Was July 2017 hot? Yes. Was it record breaking hot? Not according to this one model. We actually ended up below normal. Is this model accurate about last month? I’m not sure, we’ll have to see in the days ahead to see if other models agree.

 

 

 

 

 

Let’s take a look at the biggest event of the past month, the forest fires.

This is a map of the currently burning wildfires. The heaviest concentration of wildfires is centred in the Cariboo region.

 

 

 

 

This map doesn’t cover all of BC, but you can see where the driest regions are in comparison to where the wildfires are concentrated.

 

 

 

The next 5-7 days will likely be unbearable for many. Here’s a look at the temperature and precipitation probability maps.

 

To figure out how much hotter than normal it will get, have a look at the 00Z GFS map. Southwest BC will generally feel 10-14C above normal in 72 hours (from this post).

 

 

The temperatures depicted in the GFS have been fluctuating mostly between 36C to 40C for Abbotsford (YXX). The operational model (the model run that does not take multiple model runs into account) has been naturally the most aggressive in its forecasts. Below is a forecast based on the operational 00Z GFS run from July 31, 2017 for the next 10 days.

Here’s a forecast based on the latest available model for the GEFS which is using the ensembles to give a better weighted forecast. I don’t have a forecast available for the GEFS like I do with the GFS, so you will just have to make do with the following:

The European Centre for Medium-Range Weather Forecasts (ECMWF) weekly model came out today. The model is advertising the first half of August will feature above normal temperatures at least, followed by below normal temperatures. The model can change a lot, so we’ll see what it says the next few runs. The model updates every Thursday and Monday.

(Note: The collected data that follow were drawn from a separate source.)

<file path="src/rtl/pipe_elastic_pkg.sv">
// Shared types and helpers for the elastic pipeline and its skid stages.
package pipe_pkg;

  typedef enum logic [1:0] {
    EMPTY = 2'd0,
    BUSY  = 2'd1,
    FULL  = 2'd2
  } stage_state_t;

  function automatic int occ_width(input int stages);
    return $clog2(2 * stages + 1);
  endfunction

endpackage

</file>
<file path="src/rtl/pipe_elastic_if.sv">
// Upstream and downstream valid/ready stream signals of the elastic pipeline.
interface pipe_elastic_if #(
  parameter int DATA_W = 8
);
  logic [DATA_W-1:0] in_data;
  logic              in_valid;
  logic              in_ready;
  logic [DATA_W-1:0] out_data;
  logic              out_valid;
  logic              out_ready;

  modport slave (
    input  in_data, in_valid, out_ready,
    output in_ready, out_data, out_valid
  );

  modport master (
    output in_data, in_valid, out_ready,
    input  in_ready, out_data, out_valid
  );
endinterface

</file>
<file path="src/rtl/pipe_elastic_skid_stage.sv">
// One full-throughput skid stage: main register drives the output, skid register
// absorbs the word that arrives while the downstream is stalled.
module skid_stage
  import pipe_pkg::*;
#(
  parameter int DATA_W = 8
) (
  input  logic              clk,
  input  logic              rst_n,
  input  logic              flush,
  input  logic [DATA_W-1:0] in_data,
  input  logic              in_valid,
  output logic              in_ready,
  output logic [DATA_W-1:0] out_data,
  output logic              out_valid,
  input  logic              out_ready
);

  stage_state_t      state_reg, state_next;
  logic [DATA_W-1:0] main_reg, skid_reg;
  logic              in_fire, out_fire;

  assign in_fire  = in_valid & in_ready;
  assign out_fire = out_valid & out_ready;

  always_ff @(posedge clk) begin
    if (!rst_n || flush) state_reg <= EMPTY;
    else                 state_reg <= state_next;
  end

  always_comb begin
    state_next = state_reg;
    unique case (state_reg)
      EMPTY: if (in_fire) state_next = BUSY;
      BUSY: begin
        if (in_fire && !out_fire)      state_next = FULL;
        else if (!in_fire && out_fire) state_next = EMPTY;
      end
      FULL:    if (out_fire) state_next = BUSY;
      default: state_next = EMPTY;
    endcase
  end

  // in_ready depends only on registered state, which cuts the ready chain here.
  always_comb begin
    in_ready  = (state_reg != FULL);
    out_valid = (state_reg != EMPTY);
    out_data  = main_reg;
  end

  always_ff @(posedge clk) begin
    if (!rst_n) begin
      main_reg <= '0;
      skid_reg <= '0;
    end else if (state_reg == FULL) begin
      if (out_fire) main_reg <= skid_reg;
    end else if (in_fire) begin
      if (state_reg == EMPTY || out_fire) main_reg <= in_data;
      else                                skid_reg <= in_data;
    end
  end

endmodule

</file>
<file path="src/rtl/pipe_elastic.sv">
// Elastic pipeline: a chain of STAGES skid stages with occupancy count and flush.
module pipe_elastic
  import pipe_pkg::*;
#(
  parameter int DATA_W = 8,
  parameter int STAGES = 2,
  parameter int CNT_W  = occ_width(STAGES)
) (
  input  logic             clk,
  input  logic             rst_n,
  input  logic             flush,
  pipe_elastic_if.slave    bus,
  output logic [CNT_W-1:0] occupancy
);

  logic [DATA_W-1:0] data [STAGES+1];
  logic [STAGES:0]   valid;
  logic [STAGES:0]   ready;
  logic              in_fire, out_fire;
  logic [CNT_W-1:0]  occ_reg;

  // Input is refused entirely during reset and flush, not just discarded.
  assign data[0]  = bus.in_data;
  assign valid[0] = bus.in_valid & rst_n & ~flush;
  assign ready[STAGES] = bus.out_ready;

  generate
    for (genvar gi = 0; gi < STAGES; gi++) begin : g_stage
      skid_stage #(.DATA_W(DATA_W)) u_stage (
        .clk       (clk),
        .rst_n     (rst_n),
        .flush     (flush),
        .in_data   (data[gi]),
        .in_valid  (valid[gi]),
        .in_ready  (ready[gi]),
        .out_data  (data[gi+1]),
        .out_valid (valid[gi+1]),
        .out_ready (ready[gi+1])
      );
    end
  endgenerate

  assign bus.in_ready  = ready[0] & rst_n & ~flush;
  assign bus.out_data  = data[STAGES];
  assign bus.out_valid = valid[STAGES];

  assign in_fire  = bus.in_valid & bus.in_ready;
  assign out_fire = valid[STAGES] & bus.out_ready;

  always_ff @(posedge clk) begin
    if (!rst_n || flush) begin
      occ_reg <= '0;
    end else begin
      unique case ({in_fire, out_fire})
        2'b10:   occ_reg <= occ_reg + CNT_W'(1);
        2'b01:   occ_reg <= occ_reg - CNT_W'(1);
        default: occ_reg <= occ_reg;
      endcase
    end
  end

  assign occupancy = occ_reg;

endmodule
</file>
<file path="src/flat_wrapper.sv">
// flat-port wrapper written by rule: the top's interface ports become plain ports
module pipe_elastic_flat import pipe_pkg::*;
#(
  parameter int DATA_W = 8,
  parameter int STAGES = 2,
  parameter int CNT_W  = occ_width(STAGES)
)
  (clk, rst_n, flush, occupancy, bus_in_data, bus_in_valid, bus_out_ready, bus_in_ready, bus_out_data, bus_out_valid);
  pipe_elastic_if #(.DATA_W(DATA_W)) bus_i ();
  input  logic clk;
  input  logic rst_n;
  input  logic flush;
  output logic [CNT_W-1:0] occupancy;
  input wire logic [$bits(bus_i.in_data)-1:0] bus_in_data;
  input wire logic [$bits(bus_i.in_valid)-1:0] bus_in_valid;
  input wire logic [$bits(bus_i.out_ready)-1:0] bus_out_ready;
  output wire logic [$bits(bus_i.in_ready)-1:0] bus_in_ready;
  output wire logic [$bits(bus_i.out_data)-1:0] bus_out_data;
  output wire logic [$bits(bus_i.out_valid)-1:0] bus_out_valid;
  assign bus_i.in_data = bus_in_data;
  assign bus_i.in_valid = bus_in_valid;
  assign bus_i.out_ready = bus_out_ready;
  assign bus_in_ready = bus_i.in_ready;
  assign bus_out_data = bus_i.out_data;
  assign bus_out_valid = bus_i.out_valid;
  pipe_elastic #(.DATA_W(DATA_W), .STAGES(STAGES), .CNT_W(CNT_W)) u_core (.clk(clk), .rst_n(rst_n), .flush(flush), .bus(bus_i), .occupancy(occupancy));
endmodule
</file>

What are we looking at for the next three months? Generally, I think going with climatology is a good bet at this point. We’ll stay mostly dry for August, then slowly break into a wetter than normal regime as we head into October/November. Two seasonal models have just updated today and yesterday. They are both wetter than normal by October, but the CanSIPS model is drier than normal for August/September/October and the CFS is wetter than normal for the same time period. The CanSIPS is predicting a dry August, normal September and wet October, and the CFS is predicting a normal August for much of BC, and wet September and October. Here are some maps to show what I was just saying in a visual way.

 

 

Finally… many of you are looking forward to winter already, and asking about snow. Ok, not many people have been asking me about snow yet, but I’m sure some are thinking about it. Odds of La Niña have been increasing over the past few months, however based on the IRI probabilities from July 19, we still have a better chance at a Neutral winter. If you like a winter with varied weather, with the possibilities of snow, no snow, wet weather (lots of rain), you will love neutral winters, if you like warm and possibly dry weather (with periods of wet weather), you would love El Niños. There are chances we will have a snowy winter, but it’s too early to say. I’ll keep the blog updated with snow chances as we go into September, October and early November.